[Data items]
===== src/dcache_settings.svh =====
`ifndef DCACHE_SETTINGS_SVH
`define DCACHE_SETTINGS_SVH

// address split, msb to lsb: tag | index | word | byte
`define DCACHE_INDEX_W     4
`define DCACHE_WORD_OFF_W  2
`define DCACHE_OFF_W       (`DCACHE_WORD_OFF_W + 2)
`define DCACHE_TAG_W       (32 - `DCACHE_INDEX_W - `DCACHE_OFF_W)

`define DCACHE_WORDS       (1 << `DCACHE_WORD_OFF_W)
`define DCACHE_LINE_BYTES  (4 * `DCACHE_WORDS)
`define DCACHE_LINE_W      (32 * `DCACHE_WORDS)

// fixed at two, the replacement state is one bit per set
`define DCACHE_WAYS        2

// access size codes
`define DCACHE_SIZE_B      2'd0
`define DCACHE_SIZE_H      2'd1
`define DCACHE_SIZE_W      2'd2

`endif


===== src/dcache_pkg.sv =====
`include "dcache_settings.svh"

package dcache_pkg;

    typedef enum logic [1:0] {
        SIZE_B = `DCACHE_SIZE_B,
        SIZE_H = `DCACHE_SIZE_H,
        SIZE_W = `DCACHE_SIZE_W
    } size_e;

    // one request from the pipeline
    typedef struct packed {
        logic [31:0] addr;
        logic [31:0] wdata;
        logic        write;   // 1 for store
        size_e       size;
        logic        sign;    // sign-extend loads
    } req_t;

    // a line seen flat for byte merging, or as words for load select
    typedef union packed {
        logic [`DCACHE_LINE_W-1:0]          flat;
        logic [`DCACHE_WORDS-1:0][31:0]     words;
    } line_u;

    typedef struct packed {
        logic                     valid;
        logic [`DCACHE_TAG_W-1:0] tag;
    } tagv_t;

    typedef struct packed {
        logic [31:0] addr;    // line aligned
        line_u       line;
    } mem_xfer_t;

    // write command into the arrays, lands at the next edge
    typedef struct packed {
        logic [`DCACHE_INDEX_W-1:0]    index;
        logic [`DCACHE_WAYS-1:0]       way;      // one-hot, zero for no write
        logic [`DCACHE_LINE_BYTES-1:0] byte_en;
        line_u                         data;
        logic                          tag_we;
        logic [`DCACHE_TAG_W-1:0]      tag;
        logic                          dirty_we;
        logic                          dirty;
    } arr_wr_t;

endpackage


===== src/dcache_align.sv =====
`timescale 1ns/1ps
`include "dcache_settings.svh"

module dcache_align (
    input  logic [`DCACHE_OFF_W-1:0]       i_addr_low,
    input  dcache_pkg::size_e              i_size,
    input  logic                           i_signed,
    input  logic [31:0]                    i_wdata,
    input  dcache_pkg::line_u              i_line,
    output dcache_pkg::line_u              o_line_wdata,
    output logic [`DCACHE_LINE_BYTES-1:0]  o_byte_en,
    output logic [31:0]                    o_rdata
);

    logic [1:0]                       byte_off;
    logic [`DCACHE_WORD_OFF_W-1:0]    word_off;
    logic [3:0]                       lane_en;
    logic [31:0]                      lane_data;
    logic [31:0]                      ld_word;

    assign byte_off = i_addr_low[1:0];
    assign word_off = i_addr_low[`DCACHE_OFF_W-1:2];

    always_comb begin
        case (i_size)
            dcache_pkg::SIZE_B: lane_en = 4'b0001;
            dcache_pkg::SIZE_H: lane_en = 4'b0011;
            default:            lane_en = 4'b1111;
        endcase
    end

    // store data copied into every word, byte enables pick the lanes
    assign lane_data          = i_wdata << {byte_off, 3'b000};
    assign o_line_wdata.words = {`DCACHE_WORDS{lane_data}};
    assign o_byte_en = {{(`DCACHE_LINE_BYTES-4){1'b0}}, 4'(lane_en << byte_off)}
                       << {word_off, 2'b00};

    assign ld_word = i_line.words[word_off] >> {byte_off, 3'b000};

    always_comb begin
        case (i_size)
            dcache_pkg::SIZE_B: o_rdata = {{24{i_signed & ld_word[7]}}, ld_word[7:0]};
            dcache_pkg::SIZE_H: o_rdata = {{16{i_signed & ld_word[15]}}, ld_word[15:0]};
            default:            o_rdata = ld_word;
        endcase
    end

endmodule


===== src/dcache_arrays.sv =====
`timescale 1ns/1ps
`include "dcache_settings.svh"

module dcache_arrays (
    input  logic                                 clk,
    input  logic                                 rstn,
    input  logic [`DCACHE_INDEX_W-1:0]           i_rd_index,
    input  dcache_pkg::arr_wr_t                  i_wr,
    input  logic                                 i_lru_visit,
    input  logic                                 i_lru_way,
    output dcache_pkg::tagv_t [`DCACHE_WAYS-1:0] o_tagv,
    output dcache_pkg::line_u [`DCACHE_WAYS-1:0] o_data,
    output logic [`DCACHE_WAYS-1:0]              o_dirty,
    output logic                                 o_lru
);

    localparam int SETS       = 1 << `DCACHE_INDEX_W;
    localparam int LINE_BYTES = `DCACHE_LINE_BYTES;

    logic [SETS-1:0] lru_q;

    genvar w;
    generate
        for (w = 0; w < `DCACHE_WAYS; w++) begin : g_way
            logic [LINE_BYTES-1:0][7:0] data_mem [SETS];
            logic [`DCACHE_TAG_W-1:0]   tag_mem [SETS];
            logic [SETS-1:0]            valid_q;
            logic [SETS-1:0]            dirty_q;
            logic                       same_set;
            logic [LINE_BYTES-1:0][7:0] rd_line;
            dcache_pkg::line_u          data_q;
            dcache_pkg::tagv_t          tagv_q;
            logic                       dirty_rd_q;

            assign same_set = i_wr.way[w] && (i_wr.index == i_rd_index);

            // write-first, a store hit is seen by the request right behind it
            always_comb begin
                rd_line = data_mem[i_rd_index];
                for (int b = 0; b < LINE_BYTES; b++) begin
                    if (same_set && i_wr.byte_en[b]) begin
                        rd_line[b] = i_wr.data.flat[8*b +: 8];
                    end
                end
            end

            always_ff @(posedge clk) begin
                for (int b = 0; b < LINE_BYTES; b++) begin
                    if (i_wr.way[w] && i_wr.byte_en[b]) begin
                        data_mem[i_wr.index][b] <= i_wr.data.flat[8*b +: 8];
                    end
                end
                if (i_wr.way[w] && i_wr.tag_we) begin
                    tag_mem[i_wr.index] <= i_wr.tag;
                end
                data_q       <= rd_line;
                tagv_q.tag   <= (same_set && i_wr.tag_we) ? i_wr.tag : tag_mem[i_rd_index];
                tagv_q.valid <= (same_set && i_wr.tag_we) || valid_q[i_rd_index];
                dirty_rd_q   <= (same_set && i_wr.dirty_we) ? i_wr.dirty : dirty_q[i_rd_index];
            end

            always_ff @(posedge clk) begin
                if (!rstn) begin
                    valid_q <= '0;
                    dirty_q <= '0;
                end else begin
                    if (i_wr.way[w] && i_wr.tag_we) valid_q[i_wr.index] <= 1'b1;
                    if (i_wr.way[w] && i_wr.dirty_we) dirty_q[i_wr.index] <= i_wr.dirty;
                end
            end

            assign o_data[w]  = data_q;
            assign o_tagv[w]  = tagv_q;
            assign o_dirty[w] = dirty_rd_q;
        end
    endgenerate

    // visits use the set of the current write command
    always_ff @(posedge clk) begin
        if (!rstn) begin
            lru_q <= '0;
        end else if (i_lru_visit) begin
            lru_q[i_wr.index] <= i_lru_way;
        end
    end

    always_ff @(posedge clk) begin
        o_lru <= (i_lru_visit && (i_wr.index == i_rd_index)) ? i_lru_way : lru_q[i_rd_index];
    end

endmodule


===== src/dcache_mem_port.sv =====
`timescale 1ns/1ps
`include "dcache_settings.svh"

module dcache_mem_port (
    input  logic                  clk,
    input  logic                  rstn,
    input  logic                  i_refill_start,
    input  logic [31:0]           i_refill_addr,
    output logic                  o_refill_done,
    output dcache_pkg::line_u     o_refill_line,
    input  logic                  i_wb_start,
    input  dcache_pkg::mem_xfer_t i_wb,
    output logic                  o_wb_idle,
    output logic                  o_mem_rd_valid,
    input  logic                  i_mem_rd_ready,
    output logic [31:0]           o_mem_rd_addr,
    input  dcache_pkg::line_u     i_mem_rd_line,
    output logic                  o_mem_wr_valid,
    input  logic                  i_mem_wr_ready,
    output dcache_pkg::mem_xfer_t o_mem_wr
);

    typedef enum logic {
        WB_IDLE,
        WB_WRITE
    } wb_state_e;

    wb_state_e             wb_state_q;
    dcache_pkg::mem_xfer_t wb_buf;
    logic                  rd_hs;

    assign rd_hs = o_mem_rd_valid && i_mem_rd_ready;

    // line read, held until memory takes it
    always_ff @(posedge clk) begin
        if (!rstn) begin
            o_mem_rd_valid <= 1'b0;
            o_refill_done  <= 1'b0;
        end else begin
            if (i_refill_start) o_mem_rd_valid <= 1'b1;
            else if (rd_hs) o_mem_rd_valid <= 1'b0;
            o_refill_done <= rd_hs;  // one cycle after the handshake
        end
    end

    always_ff @(posedge clk) begin
        if (i_refill_start) o_mem_rd_addr <= i_refill_addr;
        if (rd_hs) o_refill_line <= i_mem_rd_line;  // return buffer
    end

    // write-back engine, runs beside the refill
    always_ff @(posedge clk) begin
        if (!rstn) begin
            wb_state_q <= WB_IDLE;
        end else begin
            case (wb_state_q)
                WB_IDLE:  if (i_wb_start) wb_state_q <= WB_WRITE;
                WB_WRITE: if (i_mem_wr_ready) wb_state_q <= WB_IDLE;
                default:  wb_state_q <= WB_IDLE;
            endcase
        end
    end

    always_ff @(posedge clk) begin
        if (i_wb_start && (wb_state_q == WB_IDLE)) begin
            wb_buf <= i_wb;
        end
    end

    assign o_mem_wr_valid = (wb_state_q == WB_WRITE);
    assign o_mem_wr       = wb_buf;
    assign o_wb_idle      = (wb_state_q == WB_IDLE);

endmodule


===== src/dcache_lookup.sv =====
`timescale 1ns/1ps
`include "dcache_settings.svh"

module dcache_lookup (
    input  logic                                 clk,
    input  logic                                 rstn,
    input  logic                                 i_req_valid,
    input  dcache_pkg::req_t                     i_req,
    output logic                                 o_req_ready,
    output logic                                 o_rsp_valid,
    output logic [31:0]                          o_rsp_rdata,
    output logic [`DCACHE_INDEX_W-1:0]           o_rd_index,
    input  dcache_pkg::tagv_t [`DCACHE_WAYS-1:0] i_tagv,
    input  dcache_pkg::line_u [`DCACHE_WAYS-1:0] i_data,
    input  logic [`DCACHE_WAYS-1:0]              i_dirty,
    input  logic                                 i_lru,
    output dcache_pkg::arr_wr_t                  o_arr_wr,
    output logic                                 o_lru_visit,
    output logic                                 o_lru_way,
    output logic                                 o_refill_start,
    output logic [31:0]                          o_refill_addr,
    input  logic                                 i_refill_done,
    input  dcache_pkg::line_u                    i_refill_line,
    output logic                                 o_wb_start,
    output dcache_pkg::mem_xfer_t                o_wb,
    input  logic                                 i_wb_idle
);

    typedef enum logic [2:0] {
        S_IDLE,
        S_LOOKUP,
        S_MISS,
        S_REFILL,
        S_WAIT_WR
    } state_e;

    state_e                          state_q, state_d;
    dcache_pkg::req_t                req_q;
    logic                            vic_q;        // way chosen on the miss
    logic [`DCACHE_TAG_W-1:0]        req_tag;
    logic [`DCACHE_INDEX_W-1:0]      req_index;
    logic [`DCACHE_WAYS-1:0]         hit;
    logic                            hit_way;
    logic                            victim;
    logic                            lookup_hit, lookup_miss, wait_done;
    logic [`DCACHE_WAYS-1:0]         vic_onehot;
    dcache_pkg::line_u               rd_line;
    dcache_pkg::line_u               st_line;
    logic [`DCACHE_LINE_BYTES-1:0]   st_en;
    logic [31:0]                     ld_data;
    dcache_pkg::line_u               merged;

    assign req_tag   = req_q.addr[31 -: `DCACHE_TAG_W];
    assign req_index = req_q.addr[`DCACHE_OFF_W +: `DCACHE_INDEX_W];

    // arrays start reading the next set as soon as it shows up
    assign o_rd_index = i_req.addr[`DCACHE_OFF_W +: `DCACHE_INDEX_W];

    assign hit[0]  = i_tagv[0].valid && (i_tagv[0].tag == req_tag);
    assign hit[1]  = i_tagv[1].valid && (i_tagv[1].tag == req_tag);
    assign hit_way = hit[1];
    assign victim  = ~i_lru;  // lru holds the last visited way

    assign lookup_hit  = (state_q == S_LOOKUP) && (|hit);
    assign lookup_miss = (state_q == S_LOOKUP) && !(|hit);
    assign wait_done   = (state_q == S_WAIT_WR) && i_wb_idle;
    assign vic_onehot  = vic_q ? 2'b10 : 2'b01;

    assign o_req_ready = (state_q == S_IDLE) || lookup_hit || wait_done;
    assign o_rsp_valid = lookup_hit || wait_done;
    assign o_rsp_rdata = req_q.write ? 32'd0 : ld_data;

    // hit data while looking up, refill buffer afterwards
    assign rd_line = (state_q == S_LOOKUP) ? i_data[hit_way] : i_refill_line;

    dcache_align u_align (
        .i_addr_low   (req_q.addr[`DCACHE_OFF_W-1:0]),
        .i_size       (req_q.size),
        .i_signed     (req_q.sign),
        .i_wdata      (req_q.wdata),
        .i_line       (rd_line),
        .o_line_wdata (st_line),
        .o_byte_en    (st_en),
        .o_rdata      (ld_data)
    );

    // pending store bytes over the returned line
    always_comb begin
        merged = i_refill_line;
        for (int b = 0; b < `DCACHE_LINE_BYTES; b++) begin
            if (req_q.write && st_en[b]) begin
                merged.flat[8*b +: 8] = st_line.flat[8*b +: 8];
            end
        end
    end

    always_comb begin
        o_arr_wr         = '0;
        o_arr_wr.index   = req_index;
        o_arr_wr.tag     = req_tag;
        o_arr_wr.data    = st_line;
        o_arr_wr.byte_en = st_en;
        o_arr_wr.dirty   = req_q.write;
        if (lookup_hit && req_q.write) begin
            o_arr_wr.way      = hit;
            o_arr_wr.dirty_we = 1'b1;
        end else if (state_q == S_REFILL) begin
            o_arr_wr.way      = vic_onehot;
            o_arr_wr.byte_en  = '1;        // whole line
            o_arr_wr.data     = merged;
            o_arr_wr.tag_we   = 1'b1;
            o_arr_wr.dirty_we = 1'b1;
        end
    end

    assign o_lru_visit = lookup_hit || (state_q == S_REFILL);
    assign o_lru_way   = (state_q == S_REFILL) ? vic_q : hit_way;

    assign o_refill_start = lookup_miss;
    assign o_refill_addr  = {req_tag, req_index, {`DCACHE_OFF_W{1'b0}}};

    // victim goes out only when it holds stores
    assign o_wb_start = lookup_miss && i_dirty[victim];
    assign o_wb.addr  = {i_tagv[victim].tag, req_index, {`DCACHE_OFF_W{1'b0}}};
    assign o_wb.line  = i_data[victim];

    always_comb begin
        state_d = state_q;
        case (state_q)
            S_IDLE: begin
                if (i_req_valid) state_d = S_LOOKUP;
            end
            S_LOOKUP: begin
                if (!(|hit)) state_d = S_MISS;
                else if (!i_req_valid) state_d = S_IDLE;
            end
            S_MISS: begin
                if (i_refill_done) state_d = S_REFILL;
            end
            S_REFILL: state_d = S_WAIT_WR;
            S_WAIT_WR: begin
                if (i_wb_idle) state_d = i_req_valid ? S_LOOKUP : S_IDLE;
            end
            default: state_d = S_IDLE;
        endcase
    end

    always_ff @(posedge clk) begin
        if (!rstn) begin
            state_q <= S_IDLE;
        end else begin
            state_q <= state_d;
        end
    end

    always_ff @(posedge clk) begin
        if (i_req_valid && o_req_ready) begin
            req_q <= i_req;
        end
        if (lookup_miss) begin
            vic_q <= victim;
        end
    end

endmodule


===== src/dcache_top.sv =====
`timescale 1ns/1ps
`include "dcache_settings.svh"

module dcache_top (
    input  logic                  clk,
    input  logic                  rstn,
    input  logic                  i_req_valid,
    input  dcache_pkg::req_t      i_req,
    output logic                  o_req_ready,
    output logic                  o_rsp_valid,
    output logic [31:0]           o_rsp_rdata,
    output logic                  o_mem_rd_valid,
    input  logic                  i_mem_rd_ready,
    output logic [31:0]           o_mem_rd_addr,
    input  dcache_pkg::line_u     i_mem_rd_line,
    output logic                  o_mem_wr_valid,
    input  logic                  i_mem_wr_ready,
    output dcache_pkg::mem_xfer_t o_mem_wr
);

    logic [`DCACHE_INDEX_W-1:0]              rd_index;
    dcache_pkg::tagv_t [`DCACHE_WAYS-1:0]    tagv;
    dcache_pkg::line_u [`DCACHE_WAYS-1:0]    data;
    logic [`DCACHE_WAYS-1:0]                 dirty;
    logic                                    lru;
    dcache_pkg::arr_wr_t                     arr_wr;
    logic                                    lru_visit;
    logic                                    lru_way;
    logic                                    refill_start;
    logic [31:0]                             refill_addr;
    logic                                    refill_done;
    dcache_pkg::line_u                       refill_line;
    logic                                    wb_start;
    dcache_pkg::mem_xfer_t                   wb;
    logic                                    wb_idle;

    dcache_lookup u_lookup (
        .clk            (clk),
        .rstn           (rstn),
        .i_req_valid    (i_req_valid),
        .i_req          (i_req),
        .o_req_ready    (o_req_ready),
        .o_rsp_valid    (o_rsp_valid),
        .o_rsp_rdata    (o_rsp_rdata),
        .o_rd_index     (rd_index),
        .i_tagv         (tagv),
        .i_data         (data),
        .i_dirty        (dirty),
        .i_lru          (lru),
        .o_arr_wr       (arr_wr),
        .o_lru_visit    (lru_visit),
        .o_lru_way      (lru_way),
        .o_refill_start (refill_start),
        .o_refill_addr  (refill_addr),
        .i_refill_done  (refill_done),
        .i_refill_line  (refill_line),
        .o_wb_start     (wb_start),
        .o_wb           (wb),
        .i_wb_idle      (wb_idle)
    );

    dcache_arrays u_arrays (
        .clk         (clk),
        .rstn        (rstn),
        .i_rd_index  (rd_index),
        .i_wr        (arr_wr),
        .i_lru_visit (lru_visit),
        .i_lru_way   (lru_way),
        .o_tagv      (tagv),
        .o_data      (data),
        .o_dirty     (dirty),
        .o_lru       (lru)
    );

    dcache_mem_port u_mem_port (
        .clk            (clk),
        .rstn           (rstn),
        .i_refill_start (refill_start),
        .i_refill_addr  (refill_addr),
        .o_refill_done  (refill_done),
        .o_refill_line  (refill_line),
        .i_wb_start     (wb_start),
        .i_wb           (wb),
        .o_wb_idle      (wb_idle),
        .o_mem_rd_valid (o_mem_rd_valid),
        .i_mem_rd_ready (i_mem_rd_ready),
        .o_mem_rd_addr  (o_mem_rd_addr),
        .i_mem_rd_line  (i_mem_rd_line),
        .o_mem_wr_valid (o_mem_wr_valid),
        .i_mem_wr_ready (i_mem_wr_ready),
        .o_mem_wr       (o_mem_wr)
    );

endmodule


===== config.mk =====
export PLATFORM = sky130hd
export DESIGN_NAME = dcache_top
export DESIGN_NICKNAME = d
export VERILOG_FILES = /design/src/dcache_pkg.sv /design/src/dcache_align.sv /design/src/dcache_arrays.sv /design/src/dcache_mem_port.sv /design/src/dcache_lookup.sv /design/src/dcache_top.sv
export VERILOG_INCLUDE_DIRS = /design/src
export SDC_FILE = /design/constraint.sdc
export NUM_CORES = 2
export LEC_CHECK = 0
export CAP_MARGIN = 20
export CELL_PAD_IN_SITES_DETAIL_PLACEMENT = 0
export CELL_PAD_IN_SITES_GLOBAL_PLACEMENT = 1
export CORE_UTILIZATION = 45
export CTS_CLUSTER_DIAMETER = 120
export CTS_CLUSTER_SIZE = 10
export DETAILED_ROUTE_END_ITERATION = 16
export DONT_BUFFER_PORTS = 1
export MAX_ROUTING_LAYER = met4
export PLACE_DENSITY_LB_ADDON = 0.3
export SKIP_LAST_GASP = 1
export SYNTH_ARGS = -nofsm -noshare
export SYNTH_HDL_FRONTEND = slang
export SYNTH_HIERARCHICAL = 1
export SYNTH_MEMORY_MAX_BITS = 65536
export SYNTH_SLANG_ARGS = --single-unit

===== constraint.sdc =====
create_clock -name clk -period 32.7 [get_ports clk]
set_clock_uncertainty 0.15 [all_clocks]
set_input_delay 6.54 -clock clk [delete_from_list [all_inputs] [get_ports clk]]
set_output_delay 6.54 -clock clk [all_outputs]
set_load 0.01 [all_outputs]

PROMPT ->
Extract every line from the records above that contains the word "merged".

SOLUTION FOR THIS PROBLEM ->
    dcache_pkg::line_u               merged;
        merged = i_refill_line;
                merged.flat[8*b +: 8] = st_line.flat[8*b +: 8];
            o_arr_wr.data     = merged;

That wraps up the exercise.